SUPPLIED RECORDS:
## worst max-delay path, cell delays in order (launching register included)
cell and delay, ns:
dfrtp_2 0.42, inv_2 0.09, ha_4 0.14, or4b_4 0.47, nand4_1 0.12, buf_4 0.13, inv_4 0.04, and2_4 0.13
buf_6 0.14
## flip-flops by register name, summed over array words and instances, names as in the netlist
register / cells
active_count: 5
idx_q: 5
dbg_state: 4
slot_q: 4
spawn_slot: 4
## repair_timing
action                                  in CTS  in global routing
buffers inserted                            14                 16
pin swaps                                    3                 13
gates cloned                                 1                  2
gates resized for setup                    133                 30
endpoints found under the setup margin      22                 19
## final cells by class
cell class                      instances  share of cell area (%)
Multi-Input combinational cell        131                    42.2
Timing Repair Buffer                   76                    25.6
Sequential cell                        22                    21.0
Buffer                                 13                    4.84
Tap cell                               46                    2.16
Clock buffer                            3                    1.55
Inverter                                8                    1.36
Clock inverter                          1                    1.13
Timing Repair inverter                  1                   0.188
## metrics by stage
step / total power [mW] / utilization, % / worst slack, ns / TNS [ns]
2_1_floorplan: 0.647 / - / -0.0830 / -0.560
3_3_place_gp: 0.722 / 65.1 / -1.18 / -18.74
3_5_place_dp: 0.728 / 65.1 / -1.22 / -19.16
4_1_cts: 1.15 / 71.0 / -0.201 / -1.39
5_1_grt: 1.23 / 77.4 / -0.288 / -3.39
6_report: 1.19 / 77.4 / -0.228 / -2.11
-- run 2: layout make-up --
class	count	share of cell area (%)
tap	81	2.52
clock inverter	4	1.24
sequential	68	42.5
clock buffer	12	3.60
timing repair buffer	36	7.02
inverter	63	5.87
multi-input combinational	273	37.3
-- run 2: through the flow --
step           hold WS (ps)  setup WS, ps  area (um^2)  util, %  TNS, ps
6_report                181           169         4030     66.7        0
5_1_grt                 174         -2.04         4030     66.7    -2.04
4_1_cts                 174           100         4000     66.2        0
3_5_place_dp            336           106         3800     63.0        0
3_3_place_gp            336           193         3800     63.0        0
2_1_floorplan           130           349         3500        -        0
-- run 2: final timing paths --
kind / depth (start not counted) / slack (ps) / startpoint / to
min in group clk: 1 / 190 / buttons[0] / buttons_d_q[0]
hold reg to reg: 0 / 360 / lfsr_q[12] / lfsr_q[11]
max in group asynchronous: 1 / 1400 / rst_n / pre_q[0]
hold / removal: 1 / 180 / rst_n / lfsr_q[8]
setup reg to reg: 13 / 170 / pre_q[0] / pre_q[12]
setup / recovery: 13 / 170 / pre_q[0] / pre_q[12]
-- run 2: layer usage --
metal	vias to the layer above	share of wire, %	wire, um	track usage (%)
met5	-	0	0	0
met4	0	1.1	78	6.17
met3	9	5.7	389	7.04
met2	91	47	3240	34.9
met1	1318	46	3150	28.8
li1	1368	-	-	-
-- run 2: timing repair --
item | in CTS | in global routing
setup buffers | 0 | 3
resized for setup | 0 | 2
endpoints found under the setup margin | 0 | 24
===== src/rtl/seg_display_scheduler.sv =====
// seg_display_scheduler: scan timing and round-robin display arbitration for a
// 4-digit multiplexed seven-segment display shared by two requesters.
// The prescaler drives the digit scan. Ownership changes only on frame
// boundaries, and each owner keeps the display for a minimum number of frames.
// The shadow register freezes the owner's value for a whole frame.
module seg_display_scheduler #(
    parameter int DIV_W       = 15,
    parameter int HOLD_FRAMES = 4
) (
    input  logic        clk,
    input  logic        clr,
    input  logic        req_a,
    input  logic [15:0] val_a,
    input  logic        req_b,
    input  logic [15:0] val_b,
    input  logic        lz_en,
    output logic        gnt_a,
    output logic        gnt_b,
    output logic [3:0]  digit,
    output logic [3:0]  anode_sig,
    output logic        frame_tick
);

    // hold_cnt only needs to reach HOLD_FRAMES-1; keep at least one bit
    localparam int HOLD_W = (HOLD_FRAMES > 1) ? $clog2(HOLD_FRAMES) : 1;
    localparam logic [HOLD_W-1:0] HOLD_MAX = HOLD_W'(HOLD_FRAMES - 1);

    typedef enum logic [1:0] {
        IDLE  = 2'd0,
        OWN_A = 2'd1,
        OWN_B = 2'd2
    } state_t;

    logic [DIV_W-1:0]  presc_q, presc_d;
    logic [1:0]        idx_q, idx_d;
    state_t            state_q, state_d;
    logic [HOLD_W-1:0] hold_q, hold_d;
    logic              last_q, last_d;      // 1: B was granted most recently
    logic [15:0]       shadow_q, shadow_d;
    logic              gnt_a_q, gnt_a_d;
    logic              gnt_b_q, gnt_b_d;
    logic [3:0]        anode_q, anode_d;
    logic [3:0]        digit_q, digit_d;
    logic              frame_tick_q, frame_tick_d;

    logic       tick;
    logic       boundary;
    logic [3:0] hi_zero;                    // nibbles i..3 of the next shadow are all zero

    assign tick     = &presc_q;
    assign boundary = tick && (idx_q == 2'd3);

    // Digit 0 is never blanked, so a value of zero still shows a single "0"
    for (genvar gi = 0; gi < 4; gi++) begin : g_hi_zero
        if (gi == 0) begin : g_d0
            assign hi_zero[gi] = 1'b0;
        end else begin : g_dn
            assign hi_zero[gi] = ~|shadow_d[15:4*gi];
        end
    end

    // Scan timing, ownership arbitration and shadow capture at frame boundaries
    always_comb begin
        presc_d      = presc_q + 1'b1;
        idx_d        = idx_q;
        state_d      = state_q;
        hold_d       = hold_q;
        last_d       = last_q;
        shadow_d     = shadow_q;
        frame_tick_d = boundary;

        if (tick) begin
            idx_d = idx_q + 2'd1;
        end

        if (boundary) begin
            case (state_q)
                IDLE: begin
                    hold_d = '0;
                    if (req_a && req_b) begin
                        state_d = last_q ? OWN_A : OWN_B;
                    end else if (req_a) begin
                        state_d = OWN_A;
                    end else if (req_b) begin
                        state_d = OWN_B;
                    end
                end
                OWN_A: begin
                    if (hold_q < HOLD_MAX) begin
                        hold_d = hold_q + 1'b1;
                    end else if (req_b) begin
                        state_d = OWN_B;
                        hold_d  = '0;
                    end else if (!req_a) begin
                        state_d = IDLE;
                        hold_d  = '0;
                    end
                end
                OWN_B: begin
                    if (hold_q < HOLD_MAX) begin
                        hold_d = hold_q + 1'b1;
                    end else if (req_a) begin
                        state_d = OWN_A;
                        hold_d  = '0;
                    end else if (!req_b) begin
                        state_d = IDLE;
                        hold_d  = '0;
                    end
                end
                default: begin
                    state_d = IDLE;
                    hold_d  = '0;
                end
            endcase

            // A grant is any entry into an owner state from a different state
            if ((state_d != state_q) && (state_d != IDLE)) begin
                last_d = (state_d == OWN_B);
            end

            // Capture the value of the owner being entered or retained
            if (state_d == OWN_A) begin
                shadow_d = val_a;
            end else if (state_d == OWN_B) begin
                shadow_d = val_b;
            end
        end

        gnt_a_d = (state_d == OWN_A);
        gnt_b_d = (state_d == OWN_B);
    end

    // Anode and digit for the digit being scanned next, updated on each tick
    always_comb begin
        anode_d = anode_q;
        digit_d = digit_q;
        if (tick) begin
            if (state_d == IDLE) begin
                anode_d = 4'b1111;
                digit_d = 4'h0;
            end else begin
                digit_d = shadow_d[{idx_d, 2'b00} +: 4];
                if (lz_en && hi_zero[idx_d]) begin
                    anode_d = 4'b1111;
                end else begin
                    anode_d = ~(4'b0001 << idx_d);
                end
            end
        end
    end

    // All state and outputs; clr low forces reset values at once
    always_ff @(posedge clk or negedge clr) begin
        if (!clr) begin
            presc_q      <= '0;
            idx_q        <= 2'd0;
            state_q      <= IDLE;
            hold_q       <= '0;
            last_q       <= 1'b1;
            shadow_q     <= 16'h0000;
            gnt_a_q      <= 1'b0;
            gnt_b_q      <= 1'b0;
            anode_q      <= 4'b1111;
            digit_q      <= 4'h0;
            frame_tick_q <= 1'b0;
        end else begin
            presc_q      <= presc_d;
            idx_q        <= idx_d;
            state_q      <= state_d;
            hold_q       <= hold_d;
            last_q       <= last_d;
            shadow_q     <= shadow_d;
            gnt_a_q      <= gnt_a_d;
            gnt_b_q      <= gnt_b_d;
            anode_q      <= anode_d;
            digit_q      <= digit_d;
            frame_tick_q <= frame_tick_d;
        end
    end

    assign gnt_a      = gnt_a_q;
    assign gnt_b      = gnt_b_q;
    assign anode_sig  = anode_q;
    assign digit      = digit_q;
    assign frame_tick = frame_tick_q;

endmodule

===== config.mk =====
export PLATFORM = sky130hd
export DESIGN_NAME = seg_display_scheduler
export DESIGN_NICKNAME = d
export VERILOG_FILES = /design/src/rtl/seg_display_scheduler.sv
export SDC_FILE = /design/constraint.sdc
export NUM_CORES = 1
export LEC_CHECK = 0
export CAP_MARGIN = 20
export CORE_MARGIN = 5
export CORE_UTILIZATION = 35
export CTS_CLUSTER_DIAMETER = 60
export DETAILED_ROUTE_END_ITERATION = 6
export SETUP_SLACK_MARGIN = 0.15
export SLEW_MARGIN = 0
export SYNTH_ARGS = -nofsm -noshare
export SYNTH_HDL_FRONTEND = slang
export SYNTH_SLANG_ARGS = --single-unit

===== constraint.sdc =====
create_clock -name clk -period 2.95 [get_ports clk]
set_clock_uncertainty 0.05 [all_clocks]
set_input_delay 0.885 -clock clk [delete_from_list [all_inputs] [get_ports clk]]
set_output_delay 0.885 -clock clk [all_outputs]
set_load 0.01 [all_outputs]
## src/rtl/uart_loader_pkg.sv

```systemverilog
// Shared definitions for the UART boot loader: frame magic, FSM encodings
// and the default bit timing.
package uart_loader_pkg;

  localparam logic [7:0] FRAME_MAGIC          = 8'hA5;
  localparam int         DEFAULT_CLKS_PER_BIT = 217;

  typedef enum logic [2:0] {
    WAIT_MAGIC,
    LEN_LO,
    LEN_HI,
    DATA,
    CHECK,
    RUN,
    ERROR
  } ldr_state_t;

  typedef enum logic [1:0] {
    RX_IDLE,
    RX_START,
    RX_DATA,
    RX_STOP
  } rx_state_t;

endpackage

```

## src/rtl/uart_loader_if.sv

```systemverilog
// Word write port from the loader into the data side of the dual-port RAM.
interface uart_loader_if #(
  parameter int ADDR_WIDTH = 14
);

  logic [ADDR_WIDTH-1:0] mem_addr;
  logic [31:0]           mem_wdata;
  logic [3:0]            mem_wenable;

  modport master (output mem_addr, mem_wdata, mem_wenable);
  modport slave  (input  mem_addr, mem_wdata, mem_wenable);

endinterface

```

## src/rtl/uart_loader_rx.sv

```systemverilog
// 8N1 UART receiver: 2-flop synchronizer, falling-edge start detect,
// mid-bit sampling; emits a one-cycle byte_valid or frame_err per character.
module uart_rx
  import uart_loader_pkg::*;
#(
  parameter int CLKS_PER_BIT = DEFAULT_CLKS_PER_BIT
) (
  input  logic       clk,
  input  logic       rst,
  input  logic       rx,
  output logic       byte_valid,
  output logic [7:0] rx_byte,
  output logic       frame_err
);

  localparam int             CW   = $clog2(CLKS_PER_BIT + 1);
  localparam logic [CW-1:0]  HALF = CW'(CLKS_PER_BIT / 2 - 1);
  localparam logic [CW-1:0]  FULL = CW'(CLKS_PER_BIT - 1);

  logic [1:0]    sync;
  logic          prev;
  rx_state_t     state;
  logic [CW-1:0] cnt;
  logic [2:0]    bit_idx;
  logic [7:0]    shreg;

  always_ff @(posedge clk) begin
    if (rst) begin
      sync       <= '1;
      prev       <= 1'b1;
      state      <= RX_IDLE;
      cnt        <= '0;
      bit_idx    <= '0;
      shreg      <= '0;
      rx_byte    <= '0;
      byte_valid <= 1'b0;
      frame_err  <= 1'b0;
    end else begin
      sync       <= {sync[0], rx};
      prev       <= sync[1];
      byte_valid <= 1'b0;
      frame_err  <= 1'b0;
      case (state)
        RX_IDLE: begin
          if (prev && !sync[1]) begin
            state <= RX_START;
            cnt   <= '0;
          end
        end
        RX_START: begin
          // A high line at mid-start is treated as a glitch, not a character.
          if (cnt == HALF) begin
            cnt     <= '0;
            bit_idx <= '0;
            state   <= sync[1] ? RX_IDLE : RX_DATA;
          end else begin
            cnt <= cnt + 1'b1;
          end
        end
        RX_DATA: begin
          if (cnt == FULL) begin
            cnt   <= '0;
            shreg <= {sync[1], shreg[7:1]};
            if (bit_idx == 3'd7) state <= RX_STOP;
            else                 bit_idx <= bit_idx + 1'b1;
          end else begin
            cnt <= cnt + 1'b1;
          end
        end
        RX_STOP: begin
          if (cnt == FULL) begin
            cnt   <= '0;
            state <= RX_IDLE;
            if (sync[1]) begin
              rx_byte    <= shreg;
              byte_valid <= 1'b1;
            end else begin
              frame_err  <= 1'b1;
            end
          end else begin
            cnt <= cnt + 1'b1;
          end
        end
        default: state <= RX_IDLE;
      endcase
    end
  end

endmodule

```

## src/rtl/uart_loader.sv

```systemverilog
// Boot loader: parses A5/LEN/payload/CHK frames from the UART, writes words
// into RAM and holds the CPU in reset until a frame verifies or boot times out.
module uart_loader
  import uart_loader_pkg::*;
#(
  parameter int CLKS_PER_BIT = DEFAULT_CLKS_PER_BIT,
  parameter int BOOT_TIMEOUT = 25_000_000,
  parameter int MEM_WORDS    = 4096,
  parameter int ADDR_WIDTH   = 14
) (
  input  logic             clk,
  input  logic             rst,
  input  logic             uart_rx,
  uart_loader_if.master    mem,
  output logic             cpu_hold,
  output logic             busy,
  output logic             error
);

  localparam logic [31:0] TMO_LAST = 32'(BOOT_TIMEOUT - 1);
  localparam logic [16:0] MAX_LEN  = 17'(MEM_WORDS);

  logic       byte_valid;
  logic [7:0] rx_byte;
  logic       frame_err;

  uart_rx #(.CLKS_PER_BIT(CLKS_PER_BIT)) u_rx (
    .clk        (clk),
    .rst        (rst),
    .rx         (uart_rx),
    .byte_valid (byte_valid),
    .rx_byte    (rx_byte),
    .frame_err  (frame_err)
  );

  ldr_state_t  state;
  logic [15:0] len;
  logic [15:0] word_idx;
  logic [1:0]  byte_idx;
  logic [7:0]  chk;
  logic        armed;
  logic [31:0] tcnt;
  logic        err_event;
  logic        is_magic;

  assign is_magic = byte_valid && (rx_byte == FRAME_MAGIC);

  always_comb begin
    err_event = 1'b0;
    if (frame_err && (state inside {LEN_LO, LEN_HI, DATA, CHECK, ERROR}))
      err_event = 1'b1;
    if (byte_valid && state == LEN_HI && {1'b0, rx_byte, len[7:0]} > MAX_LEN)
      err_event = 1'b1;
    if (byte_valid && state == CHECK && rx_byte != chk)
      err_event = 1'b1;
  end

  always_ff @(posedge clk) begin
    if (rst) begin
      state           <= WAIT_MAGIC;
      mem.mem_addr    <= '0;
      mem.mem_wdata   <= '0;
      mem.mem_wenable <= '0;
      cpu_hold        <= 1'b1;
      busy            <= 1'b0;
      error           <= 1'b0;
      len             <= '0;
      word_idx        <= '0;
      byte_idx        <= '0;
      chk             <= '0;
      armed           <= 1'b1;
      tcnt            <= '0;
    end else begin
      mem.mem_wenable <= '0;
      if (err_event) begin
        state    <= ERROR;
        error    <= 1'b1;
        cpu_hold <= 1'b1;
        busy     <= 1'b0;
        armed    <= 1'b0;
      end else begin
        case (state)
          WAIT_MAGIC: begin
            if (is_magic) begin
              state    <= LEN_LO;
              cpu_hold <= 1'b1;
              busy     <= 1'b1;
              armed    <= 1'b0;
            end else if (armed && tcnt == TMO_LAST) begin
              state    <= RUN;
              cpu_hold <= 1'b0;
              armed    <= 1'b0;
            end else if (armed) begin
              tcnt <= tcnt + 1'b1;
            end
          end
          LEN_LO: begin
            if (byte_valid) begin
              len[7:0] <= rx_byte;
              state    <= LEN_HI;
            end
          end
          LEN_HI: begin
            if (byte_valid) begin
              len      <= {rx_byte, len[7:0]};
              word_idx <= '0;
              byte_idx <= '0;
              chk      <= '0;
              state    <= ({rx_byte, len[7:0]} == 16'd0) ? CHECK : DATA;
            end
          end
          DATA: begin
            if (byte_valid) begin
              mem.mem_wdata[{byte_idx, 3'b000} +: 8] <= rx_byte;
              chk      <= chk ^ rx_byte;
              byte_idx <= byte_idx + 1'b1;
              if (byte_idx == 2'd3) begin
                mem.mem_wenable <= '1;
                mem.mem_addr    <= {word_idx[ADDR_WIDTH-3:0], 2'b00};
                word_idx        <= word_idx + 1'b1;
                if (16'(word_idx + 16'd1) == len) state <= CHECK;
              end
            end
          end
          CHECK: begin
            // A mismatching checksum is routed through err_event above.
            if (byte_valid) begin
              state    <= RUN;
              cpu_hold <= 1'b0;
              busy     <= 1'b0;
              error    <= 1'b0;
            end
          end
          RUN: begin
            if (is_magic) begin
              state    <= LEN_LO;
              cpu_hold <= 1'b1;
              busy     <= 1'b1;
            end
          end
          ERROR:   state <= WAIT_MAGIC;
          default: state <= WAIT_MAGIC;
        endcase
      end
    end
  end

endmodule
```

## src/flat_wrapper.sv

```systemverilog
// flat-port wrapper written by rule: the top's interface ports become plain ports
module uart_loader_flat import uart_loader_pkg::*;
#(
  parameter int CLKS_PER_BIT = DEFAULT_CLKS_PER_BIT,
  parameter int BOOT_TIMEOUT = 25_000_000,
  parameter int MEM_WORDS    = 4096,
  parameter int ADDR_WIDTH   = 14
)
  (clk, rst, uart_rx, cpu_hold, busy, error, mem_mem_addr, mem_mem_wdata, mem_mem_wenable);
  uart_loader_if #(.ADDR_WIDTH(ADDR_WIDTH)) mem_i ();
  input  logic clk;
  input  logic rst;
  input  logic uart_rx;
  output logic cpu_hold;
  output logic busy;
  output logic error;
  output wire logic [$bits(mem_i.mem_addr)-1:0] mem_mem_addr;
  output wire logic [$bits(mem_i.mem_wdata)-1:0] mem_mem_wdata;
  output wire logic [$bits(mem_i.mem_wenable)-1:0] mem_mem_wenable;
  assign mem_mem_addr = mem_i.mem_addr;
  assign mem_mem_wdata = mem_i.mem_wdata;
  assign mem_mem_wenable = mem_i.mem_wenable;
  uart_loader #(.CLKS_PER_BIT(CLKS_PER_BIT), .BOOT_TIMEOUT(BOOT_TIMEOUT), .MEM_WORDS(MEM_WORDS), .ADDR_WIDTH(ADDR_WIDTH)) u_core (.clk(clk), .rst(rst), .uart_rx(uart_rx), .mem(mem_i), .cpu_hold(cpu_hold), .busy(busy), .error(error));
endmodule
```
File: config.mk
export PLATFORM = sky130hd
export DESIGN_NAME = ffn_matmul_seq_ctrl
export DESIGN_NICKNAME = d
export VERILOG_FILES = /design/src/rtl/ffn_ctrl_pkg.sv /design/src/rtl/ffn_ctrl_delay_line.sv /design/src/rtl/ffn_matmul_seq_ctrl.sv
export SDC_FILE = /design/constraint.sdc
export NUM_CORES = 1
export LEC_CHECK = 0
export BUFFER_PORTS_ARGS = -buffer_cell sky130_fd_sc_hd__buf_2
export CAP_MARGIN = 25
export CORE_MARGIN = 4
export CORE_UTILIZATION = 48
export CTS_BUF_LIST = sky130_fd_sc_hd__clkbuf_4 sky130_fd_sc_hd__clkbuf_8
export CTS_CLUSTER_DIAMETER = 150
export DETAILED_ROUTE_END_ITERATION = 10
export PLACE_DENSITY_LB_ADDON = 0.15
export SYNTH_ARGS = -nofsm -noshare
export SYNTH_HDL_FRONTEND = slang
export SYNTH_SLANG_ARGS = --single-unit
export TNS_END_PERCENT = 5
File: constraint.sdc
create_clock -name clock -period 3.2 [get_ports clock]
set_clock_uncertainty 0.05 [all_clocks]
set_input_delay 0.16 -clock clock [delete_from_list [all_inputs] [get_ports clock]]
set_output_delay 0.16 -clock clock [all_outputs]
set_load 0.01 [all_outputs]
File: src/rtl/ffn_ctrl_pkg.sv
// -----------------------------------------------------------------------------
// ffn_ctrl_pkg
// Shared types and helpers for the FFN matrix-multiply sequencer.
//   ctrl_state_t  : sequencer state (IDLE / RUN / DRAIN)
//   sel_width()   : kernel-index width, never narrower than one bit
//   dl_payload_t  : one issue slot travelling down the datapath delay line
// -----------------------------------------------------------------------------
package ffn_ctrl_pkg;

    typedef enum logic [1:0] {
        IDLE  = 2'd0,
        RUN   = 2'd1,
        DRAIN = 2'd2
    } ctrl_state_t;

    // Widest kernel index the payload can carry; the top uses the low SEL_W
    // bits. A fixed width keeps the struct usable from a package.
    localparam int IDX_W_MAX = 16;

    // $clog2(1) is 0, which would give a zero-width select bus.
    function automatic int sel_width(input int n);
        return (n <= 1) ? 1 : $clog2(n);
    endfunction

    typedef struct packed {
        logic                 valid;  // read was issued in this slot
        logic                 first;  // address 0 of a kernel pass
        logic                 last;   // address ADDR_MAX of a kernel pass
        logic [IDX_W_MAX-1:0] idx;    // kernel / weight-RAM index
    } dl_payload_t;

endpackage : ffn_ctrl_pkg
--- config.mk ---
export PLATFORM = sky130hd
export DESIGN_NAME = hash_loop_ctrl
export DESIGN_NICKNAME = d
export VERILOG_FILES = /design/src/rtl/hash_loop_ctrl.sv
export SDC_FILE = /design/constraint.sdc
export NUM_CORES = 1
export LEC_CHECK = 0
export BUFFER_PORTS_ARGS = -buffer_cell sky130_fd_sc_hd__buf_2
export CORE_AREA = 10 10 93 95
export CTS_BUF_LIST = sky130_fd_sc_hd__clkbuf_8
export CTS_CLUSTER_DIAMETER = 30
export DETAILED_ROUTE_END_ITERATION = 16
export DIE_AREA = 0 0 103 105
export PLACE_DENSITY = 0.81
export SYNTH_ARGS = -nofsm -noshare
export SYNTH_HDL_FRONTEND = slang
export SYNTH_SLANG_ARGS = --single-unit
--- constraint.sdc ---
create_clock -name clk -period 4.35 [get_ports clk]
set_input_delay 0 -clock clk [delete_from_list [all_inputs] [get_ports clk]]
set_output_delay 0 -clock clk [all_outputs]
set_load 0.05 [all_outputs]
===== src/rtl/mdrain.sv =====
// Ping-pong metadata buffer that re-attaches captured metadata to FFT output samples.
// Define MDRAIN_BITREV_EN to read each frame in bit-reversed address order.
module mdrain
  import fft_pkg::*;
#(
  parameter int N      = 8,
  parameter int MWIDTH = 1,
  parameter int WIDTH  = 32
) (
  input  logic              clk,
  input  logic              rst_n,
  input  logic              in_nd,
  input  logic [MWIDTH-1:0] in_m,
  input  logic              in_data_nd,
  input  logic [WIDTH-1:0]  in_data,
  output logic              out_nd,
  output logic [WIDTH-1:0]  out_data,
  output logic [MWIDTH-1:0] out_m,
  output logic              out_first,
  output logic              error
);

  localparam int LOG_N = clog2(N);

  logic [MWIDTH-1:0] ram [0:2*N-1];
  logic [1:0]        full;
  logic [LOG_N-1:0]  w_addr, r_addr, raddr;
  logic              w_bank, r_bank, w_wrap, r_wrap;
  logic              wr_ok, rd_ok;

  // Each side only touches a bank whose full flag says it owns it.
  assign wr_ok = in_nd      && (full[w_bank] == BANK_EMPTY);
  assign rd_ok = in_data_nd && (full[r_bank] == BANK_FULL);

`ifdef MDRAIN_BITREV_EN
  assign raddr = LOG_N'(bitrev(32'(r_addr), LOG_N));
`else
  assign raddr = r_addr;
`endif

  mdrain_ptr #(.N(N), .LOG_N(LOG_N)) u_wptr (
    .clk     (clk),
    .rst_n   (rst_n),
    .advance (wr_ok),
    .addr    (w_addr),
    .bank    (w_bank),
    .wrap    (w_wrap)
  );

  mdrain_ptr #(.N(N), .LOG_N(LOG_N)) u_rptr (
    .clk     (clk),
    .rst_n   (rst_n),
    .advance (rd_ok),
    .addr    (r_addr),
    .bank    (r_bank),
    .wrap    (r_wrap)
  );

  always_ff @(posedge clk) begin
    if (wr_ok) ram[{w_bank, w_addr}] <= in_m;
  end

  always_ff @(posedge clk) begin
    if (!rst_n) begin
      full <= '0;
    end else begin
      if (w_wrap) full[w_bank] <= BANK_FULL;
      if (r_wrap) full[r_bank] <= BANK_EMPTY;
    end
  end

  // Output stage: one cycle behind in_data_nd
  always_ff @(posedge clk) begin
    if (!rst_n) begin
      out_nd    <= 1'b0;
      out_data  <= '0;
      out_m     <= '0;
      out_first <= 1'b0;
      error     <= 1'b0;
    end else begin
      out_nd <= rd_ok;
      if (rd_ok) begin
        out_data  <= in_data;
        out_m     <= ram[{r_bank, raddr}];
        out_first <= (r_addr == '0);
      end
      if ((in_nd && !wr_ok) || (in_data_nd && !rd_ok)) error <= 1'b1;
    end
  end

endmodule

WHAT YOU HAVE TO DO:
Looking at the records above, return exactly the lines from the line with "3_3_place_gp: 0.722 / 65.1 / -1.18 / -18.74" to the line with "setup reg to", both ends included.

ANSWER BOX:
3_3_place_gp: 0.722 / 65.1 / -1.18 / -18.74
3_5_place_dp: 0.728 / 65.1 / -1.22 / -19.16
4_1_cts: 1.15 / 71.0 / -0.201 / -1.39
5_1_grt: 1.23 / 77.4 / -0.288 / -3.39
6_report: 1.19 / 77.4 / -0.228 / -2.11
-- run 2: layout make-up --
class	count	share of cell area (%)
tap	81	2.52
clock inverter	4	1.24
sequential	68	42.5
clock buffer	12	3.60
timing repair buffer	36	7.02
inverter	63	5.87
multi-input combinational	273	37.3
-- run 2: through the flow --
step           hold WS (ps)  setup WS, ps  area (um^2)  util, %  TNS, ps
6_report                181           169         4030     66.7        0
5_1_grt                 174         -2.04         4030     66.7    -2.04
4_1_cts                 174           100         4000     66.2        0
3_5_place_dp            336           106         3800     63.0        0
3_3_place_gp            336           193         3800     63.0        0
2_1_floorplan           130           349         3500        -        0
-- run 2: final timing paths --
kind / depth (start not counted) / slack (ps) / startpoint / to
min in group clk: 1 / 190 / buttons[0] / buttons_d_q[0]
hold reg to reg: 0 / 360 / lfsr_q[12] / lfsr_q[11]
max in group asynchronous: 1 / 1400 / rst_n / pre_q[0]
hold / removal: 1 / 180 / rst_n / lfsr_q[8]
setup reg to reg: 13 / 170 / pre_q[0] / pre_q[12]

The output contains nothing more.